** Opening Exercise inputs block **

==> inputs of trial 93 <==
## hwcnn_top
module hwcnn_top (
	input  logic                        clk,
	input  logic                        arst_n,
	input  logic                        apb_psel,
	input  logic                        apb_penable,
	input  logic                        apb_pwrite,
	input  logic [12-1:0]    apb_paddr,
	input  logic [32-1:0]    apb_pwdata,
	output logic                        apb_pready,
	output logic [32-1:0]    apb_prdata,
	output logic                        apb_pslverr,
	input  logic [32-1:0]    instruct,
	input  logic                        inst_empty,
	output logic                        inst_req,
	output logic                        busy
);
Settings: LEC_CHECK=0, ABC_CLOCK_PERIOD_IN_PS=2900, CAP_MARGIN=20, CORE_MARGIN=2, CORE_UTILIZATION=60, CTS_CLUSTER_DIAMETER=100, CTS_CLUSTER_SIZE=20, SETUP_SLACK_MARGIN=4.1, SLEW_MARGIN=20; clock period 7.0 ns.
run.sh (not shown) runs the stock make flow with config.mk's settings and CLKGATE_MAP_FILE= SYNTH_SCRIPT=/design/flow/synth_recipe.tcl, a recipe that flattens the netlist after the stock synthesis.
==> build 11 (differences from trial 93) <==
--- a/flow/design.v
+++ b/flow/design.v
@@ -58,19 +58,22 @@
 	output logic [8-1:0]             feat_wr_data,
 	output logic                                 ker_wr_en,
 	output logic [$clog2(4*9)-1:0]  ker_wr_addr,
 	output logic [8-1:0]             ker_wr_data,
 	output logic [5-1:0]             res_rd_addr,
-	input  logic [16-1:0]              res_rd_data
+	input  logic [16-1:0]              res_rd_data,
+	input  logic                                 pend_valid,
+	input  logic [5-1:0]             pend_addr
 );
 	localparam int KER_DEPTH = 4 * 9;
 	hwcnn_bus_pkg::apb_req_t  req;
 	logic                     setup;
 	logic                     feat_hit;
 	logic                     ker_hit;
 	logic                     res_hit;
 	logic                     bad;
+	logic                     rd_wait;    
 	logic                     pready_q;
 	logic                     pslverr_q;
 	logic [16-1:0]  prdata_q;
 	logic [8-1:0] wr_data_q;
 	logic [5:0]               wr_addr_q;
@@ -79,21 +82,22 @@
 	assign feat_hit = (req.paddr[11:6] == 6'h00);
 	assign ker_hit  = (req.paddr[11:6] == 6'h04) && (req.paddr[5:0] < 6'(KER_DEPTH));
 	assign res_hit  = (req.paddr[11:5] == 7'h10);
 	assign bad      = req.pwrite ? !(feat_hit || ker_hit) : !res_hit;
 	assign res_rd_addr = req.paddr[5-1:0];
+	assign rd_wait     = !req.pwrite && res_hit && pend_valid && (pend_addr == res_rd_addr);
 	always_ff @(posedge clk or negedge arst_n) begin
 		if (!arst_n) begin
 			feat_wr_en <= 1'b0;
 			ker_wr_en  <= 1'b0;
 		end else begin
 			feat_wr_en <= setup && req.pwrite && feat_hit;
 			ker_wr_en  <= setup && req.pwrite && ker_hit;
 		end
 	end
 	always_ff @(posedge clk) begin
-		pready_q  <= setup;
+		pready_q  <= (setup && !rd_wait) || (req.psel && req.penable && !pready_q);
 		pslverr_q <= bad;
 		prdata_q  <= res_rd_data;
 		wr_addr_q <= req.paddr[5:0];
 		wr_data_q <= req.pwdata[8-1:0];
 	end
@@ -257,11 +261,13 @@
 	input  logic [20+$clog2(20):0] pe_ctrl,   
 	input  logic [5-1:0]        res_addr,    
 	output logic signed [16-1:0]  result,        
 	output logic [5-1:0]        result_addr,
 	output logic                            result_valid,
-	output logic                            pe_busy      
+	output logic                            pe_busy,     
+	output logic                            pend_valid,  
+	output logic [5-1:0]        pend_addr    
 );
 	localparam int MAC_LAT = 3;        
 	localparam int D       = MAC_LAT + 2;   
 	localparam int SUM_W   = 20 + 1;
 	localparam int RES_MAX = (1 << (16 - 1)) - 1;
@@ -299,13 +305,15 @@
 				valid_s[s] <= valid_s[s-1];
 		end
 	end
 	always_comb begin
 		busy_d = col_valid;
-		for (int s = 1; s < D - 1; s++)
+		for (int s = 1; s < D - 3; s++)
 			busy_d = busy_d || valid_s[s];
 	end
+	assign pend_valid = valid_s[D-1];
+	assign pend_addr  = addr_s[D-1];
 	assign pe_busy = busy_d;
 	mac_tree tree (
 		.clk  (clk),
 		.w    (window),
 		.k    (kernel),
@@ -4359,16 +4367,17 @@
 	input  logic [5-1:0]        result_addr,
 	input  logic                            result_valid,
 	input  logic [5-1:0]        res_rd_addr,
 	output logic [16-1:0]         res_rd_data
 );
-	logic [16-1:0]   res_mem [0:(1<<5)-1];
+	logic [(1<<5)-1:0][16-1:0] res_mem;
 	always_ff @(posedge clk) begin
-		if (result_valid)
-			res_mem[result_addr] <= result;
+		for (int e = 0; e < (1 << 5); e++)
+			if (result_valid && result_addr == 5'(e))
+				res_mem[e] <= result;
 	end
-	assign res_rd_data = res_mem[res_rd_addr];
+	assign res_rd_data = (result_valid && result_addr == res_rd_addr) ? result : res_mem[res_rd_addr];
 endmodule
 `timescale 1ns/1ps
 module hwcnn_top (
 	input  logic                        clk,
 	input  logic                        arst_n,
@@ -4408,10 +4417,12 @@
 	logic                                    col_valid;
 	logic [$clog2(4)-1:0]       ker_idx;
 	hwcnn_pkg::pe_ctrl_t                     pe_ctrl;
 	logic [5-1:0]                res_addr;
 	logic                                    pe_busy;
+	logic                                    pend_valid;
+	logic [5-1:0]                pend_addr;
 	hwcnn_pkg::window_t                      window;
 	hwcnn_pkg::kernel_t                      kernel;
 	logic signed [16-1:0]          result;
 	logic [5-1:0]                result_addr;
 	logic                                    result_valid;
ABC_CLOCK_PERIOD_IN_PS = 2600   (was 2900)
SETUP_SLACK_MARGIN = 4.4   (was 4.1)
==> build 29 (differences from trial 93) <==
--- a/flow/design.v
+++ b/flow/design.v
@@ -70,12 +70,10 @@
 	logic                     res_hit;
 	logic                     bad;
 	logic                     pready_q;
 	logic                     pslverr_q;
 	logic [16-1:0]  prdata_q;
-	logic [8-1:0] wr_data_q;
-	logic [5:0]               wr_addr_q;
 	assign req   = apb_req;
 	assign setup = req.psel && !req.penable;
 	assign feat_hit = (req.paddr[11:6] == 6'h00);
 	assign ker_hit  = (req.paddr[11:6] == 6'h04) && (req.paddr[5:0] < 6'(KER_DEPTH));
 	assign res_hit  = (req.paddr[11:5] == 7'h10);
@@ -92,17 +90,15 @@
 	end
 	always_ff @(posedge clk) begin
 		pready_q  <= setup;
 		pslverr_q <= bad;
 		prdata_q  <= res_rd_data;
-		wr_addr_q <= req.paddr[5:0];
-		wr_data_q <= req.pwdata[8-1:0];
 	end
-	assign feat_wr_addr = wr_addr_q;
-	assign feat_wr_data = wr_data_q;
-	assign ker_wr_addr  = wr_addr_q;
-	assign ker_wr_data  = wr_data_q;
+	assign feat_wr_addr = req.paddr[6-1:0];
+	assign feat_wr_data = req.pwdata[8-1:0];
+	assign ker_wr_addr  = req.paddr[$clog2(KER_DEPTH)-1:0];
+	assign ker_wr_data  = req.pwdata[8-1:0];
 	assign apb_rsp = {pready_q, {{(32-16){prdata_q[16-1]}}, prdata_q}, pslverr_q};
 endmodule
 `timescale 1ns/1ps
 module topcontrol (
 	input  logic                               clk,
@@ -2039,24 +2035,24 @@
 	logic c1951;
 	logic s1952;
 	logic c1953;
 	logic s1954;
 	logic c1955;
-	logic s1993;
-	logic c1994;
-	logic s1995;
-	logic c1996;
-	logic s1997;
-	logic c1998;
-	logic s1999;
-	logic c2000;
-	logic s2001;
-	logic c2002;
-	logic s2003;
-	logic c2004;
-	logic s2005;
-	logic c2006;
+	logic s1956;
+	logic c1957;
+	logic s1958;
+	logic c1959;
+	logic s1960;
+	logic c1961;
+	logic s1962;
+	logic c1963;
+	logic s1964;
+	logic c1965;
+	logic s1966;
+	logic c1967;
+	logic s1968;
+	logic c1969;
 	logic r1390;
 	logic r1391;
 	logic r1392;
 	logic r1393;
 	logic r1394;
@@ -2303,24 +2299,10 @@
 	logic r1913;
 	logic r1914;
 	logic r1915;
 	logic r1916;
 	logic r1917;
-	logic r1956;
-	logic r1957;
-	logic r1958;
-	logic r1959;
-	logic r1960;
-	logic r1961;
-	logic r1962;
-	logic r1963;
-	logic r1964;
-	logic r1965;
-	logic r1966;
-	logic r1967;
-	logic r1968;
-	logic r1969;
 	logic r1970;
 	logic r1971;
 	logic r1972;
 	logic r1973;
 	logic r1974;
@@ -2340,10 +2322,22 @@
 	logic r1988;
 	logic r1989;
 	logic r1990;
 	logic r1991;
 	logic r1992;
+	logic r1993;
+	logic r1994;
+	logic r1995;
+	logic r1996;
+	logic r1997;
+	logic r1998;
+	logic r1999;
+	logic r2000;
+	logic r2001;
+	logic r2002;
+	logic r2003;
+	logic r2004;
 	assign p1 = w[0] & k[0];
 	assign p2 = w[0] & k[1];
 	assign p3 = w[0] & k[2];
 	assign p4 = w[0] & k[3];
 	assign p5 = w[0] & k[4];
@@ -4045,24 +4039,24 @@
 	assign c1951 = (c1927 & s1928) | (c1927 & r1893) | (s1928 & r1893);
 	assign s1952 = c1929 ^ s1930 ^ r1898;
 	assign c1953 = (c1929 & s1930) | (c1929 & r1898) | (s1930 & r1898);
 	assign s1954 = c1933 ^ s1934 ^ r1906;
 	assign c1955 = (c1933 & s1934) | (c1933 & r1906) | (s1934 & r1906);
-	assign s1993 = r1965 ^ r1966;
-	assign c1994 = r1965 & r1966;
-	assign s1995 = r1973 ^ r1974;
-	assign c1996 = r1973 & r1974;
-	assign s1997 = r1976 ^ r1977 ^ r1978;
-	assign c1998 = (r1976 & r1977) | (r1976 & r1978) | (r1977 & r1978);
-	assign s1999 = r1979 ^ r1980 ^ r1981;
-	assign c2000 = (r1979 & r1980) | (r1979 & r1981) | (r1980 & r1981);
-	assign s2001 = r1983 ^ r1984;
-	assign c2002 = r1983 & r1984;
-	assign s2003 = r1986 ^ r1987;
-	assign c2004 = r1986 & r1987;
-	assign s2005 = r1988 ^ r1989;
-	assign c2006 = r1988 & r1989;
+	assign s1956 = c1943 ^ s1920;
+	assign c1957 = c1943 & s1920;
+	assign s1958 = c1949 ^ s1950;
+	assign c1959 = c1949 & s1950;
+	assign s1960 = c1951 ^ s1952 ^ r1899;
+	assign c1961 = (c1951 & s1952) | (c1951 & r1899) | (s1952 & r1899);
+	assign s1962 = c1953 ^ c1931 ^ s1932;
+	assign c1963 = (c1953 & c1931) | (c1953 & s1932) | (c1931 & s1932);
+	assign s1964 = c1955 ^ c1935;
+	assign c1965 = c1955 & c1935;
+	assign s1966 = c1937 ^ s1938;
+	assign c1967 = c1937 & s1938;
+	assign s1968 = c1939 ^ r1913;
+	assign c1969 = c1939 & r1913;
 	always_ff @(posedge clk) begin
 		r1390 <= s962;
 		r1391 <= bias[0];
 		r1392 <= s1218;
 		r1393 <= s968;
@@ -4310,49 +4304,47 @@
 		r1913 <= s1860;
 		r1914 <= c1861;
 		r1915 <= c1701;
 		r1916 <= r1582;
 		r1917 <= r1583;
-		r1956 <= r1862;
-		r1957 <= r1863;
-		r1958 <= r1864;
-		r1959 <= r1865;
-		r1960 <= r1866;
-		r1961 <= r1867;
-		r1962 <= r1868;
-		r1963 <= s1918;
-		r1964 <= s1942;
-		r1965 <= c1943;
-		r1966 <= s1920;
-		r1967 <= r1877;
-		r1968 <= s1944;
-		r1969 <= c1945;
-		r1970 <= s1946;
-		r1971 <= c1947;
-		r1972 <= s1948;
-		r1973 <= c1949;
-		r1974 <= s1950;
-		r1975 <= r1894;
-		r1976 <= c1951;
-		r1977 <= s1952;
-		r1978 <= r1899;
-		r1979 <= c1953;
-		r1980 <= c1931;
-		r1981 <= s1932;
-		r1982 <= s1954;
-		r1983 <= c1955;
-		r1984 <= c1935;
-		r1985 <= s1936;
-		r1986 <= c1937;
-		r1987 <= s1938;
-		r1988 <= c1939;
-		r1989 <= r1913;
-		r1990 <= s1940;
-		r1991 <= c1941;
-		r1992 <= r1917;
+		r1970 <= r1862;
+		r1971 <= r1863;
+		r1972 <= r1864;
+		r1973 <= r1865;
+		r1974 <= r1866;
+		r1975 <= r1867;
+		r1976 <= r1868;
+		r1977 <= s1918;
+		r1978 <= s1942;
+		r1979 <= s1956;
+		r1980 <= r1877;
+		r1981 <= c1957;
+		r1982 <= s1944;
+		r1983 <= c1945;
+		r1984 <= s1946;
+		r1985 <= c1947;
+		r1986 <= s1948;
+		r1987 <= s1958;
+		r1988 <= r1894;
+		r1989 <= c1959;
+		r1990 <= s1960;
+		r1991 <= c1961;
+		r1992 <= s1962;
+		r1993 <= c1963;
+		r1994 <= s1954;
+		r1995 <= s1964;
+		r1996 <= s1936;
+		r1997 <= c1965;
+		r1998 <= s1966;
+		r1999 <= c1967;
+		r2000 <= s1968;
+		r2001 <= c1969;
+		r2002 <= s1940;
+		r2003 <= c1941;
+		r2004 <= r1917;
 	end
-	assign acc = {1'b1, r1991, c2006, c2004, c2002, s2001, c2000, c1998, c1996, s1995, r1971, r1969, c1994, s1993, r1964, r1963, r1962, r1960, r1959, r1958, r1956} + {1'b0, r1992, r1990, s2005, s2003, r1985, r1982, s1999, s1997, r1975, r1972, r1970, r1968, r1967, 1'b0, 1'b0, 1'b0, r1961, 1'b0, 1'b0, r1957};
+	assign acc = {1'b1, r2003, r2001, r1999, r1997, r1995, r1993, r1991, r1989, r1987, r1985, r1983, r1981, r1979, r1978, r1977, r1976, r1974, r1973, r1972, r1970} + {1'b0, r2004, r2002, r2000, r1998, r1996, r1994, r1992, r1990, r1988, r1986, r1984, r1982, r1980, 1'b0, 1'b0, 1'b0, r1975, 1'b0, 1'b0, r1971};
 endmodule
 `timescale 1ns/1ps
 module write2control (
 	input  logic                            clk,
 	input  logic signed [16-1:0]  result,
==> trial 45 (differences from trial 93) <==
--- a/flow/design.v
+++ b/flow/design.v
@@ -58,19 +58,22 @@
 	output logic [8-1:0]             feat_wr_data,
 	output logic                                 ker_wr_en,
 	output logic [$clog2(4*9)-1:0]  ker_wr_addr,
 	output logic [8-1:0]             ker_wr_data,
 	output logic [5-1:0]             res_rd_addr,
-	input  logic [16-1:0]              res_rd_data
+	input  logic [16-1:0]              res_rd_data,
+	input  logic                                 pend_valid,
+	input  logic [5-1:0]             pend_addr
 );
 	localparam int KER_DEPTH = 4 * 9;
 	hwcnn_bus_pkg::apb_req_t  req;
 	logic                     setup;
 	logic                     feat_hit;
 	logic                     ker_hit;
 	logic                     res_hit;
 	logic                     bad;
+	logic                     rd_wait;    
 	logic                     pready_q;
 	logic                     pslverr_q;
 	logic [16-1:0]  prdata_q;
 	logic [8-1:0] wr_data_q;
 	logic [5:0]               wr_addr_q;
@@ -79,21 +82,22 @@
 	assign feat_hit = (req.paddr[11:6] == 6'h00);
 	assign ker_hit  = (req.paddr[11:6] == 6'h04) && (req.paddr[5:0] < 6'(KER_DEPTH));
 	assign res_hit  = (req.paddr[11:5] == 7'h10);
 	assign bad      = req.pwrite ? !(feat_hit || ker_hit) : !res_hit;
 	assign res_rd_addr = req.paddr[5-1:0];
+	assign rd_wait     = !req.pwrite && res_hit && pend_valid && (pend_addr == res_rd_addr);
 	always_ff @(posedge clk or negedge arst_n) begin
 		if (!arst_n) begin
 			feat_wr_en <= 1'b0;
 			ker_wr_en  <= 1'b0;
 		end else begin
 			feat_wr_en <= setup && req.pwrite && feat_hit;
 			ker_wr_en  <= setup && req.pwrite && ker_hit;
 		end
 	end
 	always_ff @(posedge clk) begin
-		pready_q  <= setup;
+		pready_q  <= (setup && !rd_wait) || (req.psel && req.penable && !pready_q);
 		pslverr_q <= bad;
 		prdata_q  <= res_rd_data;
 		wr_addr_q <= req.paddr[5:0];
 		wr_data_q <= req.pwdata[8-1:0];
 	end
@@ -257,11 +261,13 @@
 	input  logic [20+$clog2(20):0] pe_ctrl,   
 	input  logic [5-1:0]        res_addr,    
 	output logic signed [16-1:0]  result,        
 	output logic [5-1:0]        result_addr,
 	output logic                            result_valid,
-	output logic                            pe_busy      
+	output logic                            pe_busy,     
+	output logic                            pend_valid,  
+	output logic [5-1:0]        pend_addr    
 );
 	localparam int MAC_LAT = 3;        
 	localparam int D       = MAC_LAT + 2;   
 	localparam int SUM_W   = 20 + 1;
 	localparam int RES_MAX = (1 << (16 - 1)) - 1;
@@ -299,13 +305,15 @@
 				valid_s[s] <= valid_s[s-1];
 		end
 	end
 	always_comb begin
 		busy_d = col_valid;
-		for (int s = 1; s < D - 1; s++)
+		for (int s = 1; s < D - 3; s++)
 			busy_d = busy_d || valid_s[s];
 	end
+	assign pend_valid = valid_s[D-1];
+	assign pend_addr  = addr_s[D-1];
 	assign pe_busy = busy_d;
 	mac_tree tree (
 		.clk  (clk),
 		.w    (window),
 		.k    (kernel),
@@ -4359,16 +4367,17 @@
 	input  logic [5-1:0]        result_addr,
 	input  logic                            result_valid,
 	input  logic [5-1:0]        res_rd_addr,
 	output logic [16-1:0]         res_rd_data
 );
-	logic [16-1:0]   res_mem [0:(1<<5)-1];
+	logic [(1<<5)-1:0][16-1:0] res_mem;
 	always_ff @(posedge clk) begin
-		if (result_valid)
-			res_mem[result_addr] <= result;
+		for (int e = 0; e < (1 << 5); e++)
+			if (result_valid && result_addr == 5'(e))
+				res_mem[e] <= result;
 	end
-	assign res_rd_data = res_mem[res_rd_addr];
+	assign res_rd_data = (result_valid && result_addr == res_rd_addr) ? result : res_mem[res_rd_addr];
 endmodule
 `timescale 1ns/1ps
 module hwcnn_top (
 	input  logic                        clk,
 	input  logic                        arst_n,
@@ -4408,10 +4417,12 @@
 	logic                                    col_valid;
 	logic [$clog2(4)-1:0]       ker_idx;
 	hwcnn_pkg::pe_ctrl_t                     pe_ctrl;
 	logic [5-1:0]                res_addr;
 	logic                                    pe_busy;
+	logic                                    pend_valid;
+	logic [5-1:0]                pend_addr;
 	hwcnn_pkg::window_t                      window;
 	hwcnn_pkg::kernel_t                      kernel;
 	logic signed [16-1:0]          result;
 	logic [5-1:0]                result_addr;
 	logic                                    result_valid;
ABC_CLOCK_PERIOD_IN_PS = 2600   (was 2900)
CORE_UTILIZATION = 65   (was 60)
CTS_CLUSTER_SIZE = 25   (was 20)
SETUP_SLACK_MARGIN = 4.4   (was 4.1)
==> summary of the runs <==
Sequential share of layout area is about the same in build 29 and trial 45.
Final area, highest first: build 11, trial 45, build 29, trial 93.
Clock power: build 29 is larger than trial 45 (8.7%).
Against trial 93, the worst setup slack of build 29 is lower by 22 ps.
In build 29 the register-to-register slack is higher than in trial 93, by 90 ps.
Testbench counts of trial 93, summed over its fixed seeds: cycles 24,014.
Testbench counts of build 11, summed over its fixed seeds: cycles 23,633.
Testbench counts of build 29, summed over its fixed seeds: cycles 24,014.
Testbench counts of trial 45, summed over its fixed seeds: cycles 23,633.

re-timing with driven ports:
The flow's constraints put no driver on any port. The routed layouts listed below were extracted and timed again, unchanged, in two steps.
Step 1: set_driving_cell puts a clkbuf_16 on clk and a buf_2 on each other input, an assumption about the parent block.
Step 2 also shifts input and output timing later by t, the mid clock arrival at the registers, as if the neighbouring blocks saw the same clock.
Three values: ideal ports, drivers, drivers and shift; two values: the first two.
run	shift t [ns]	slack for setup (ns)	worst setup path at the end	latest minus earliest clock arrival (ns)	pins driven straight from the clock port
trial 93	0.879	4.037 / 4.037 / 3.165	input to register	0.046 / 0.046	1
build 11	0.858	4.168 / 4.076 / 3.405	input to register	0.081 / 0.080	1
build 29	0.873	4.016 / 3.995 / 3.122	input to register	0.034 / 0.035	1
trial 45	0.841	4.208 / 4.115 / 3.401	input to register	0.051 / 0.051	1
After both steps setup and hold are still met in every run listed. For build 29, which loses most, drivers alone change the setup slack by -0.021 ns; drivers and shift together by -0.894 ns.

** Closing Exercise inputs block **

§ **About this exercise**
Your answer should consist of every line from the entries that holds "than".

§ **Response box**
Clock power: build 29 is larger than trial 45 (8.7%).
In build 29 the register-to-register slack is higher than in trial 93, by 90 ps.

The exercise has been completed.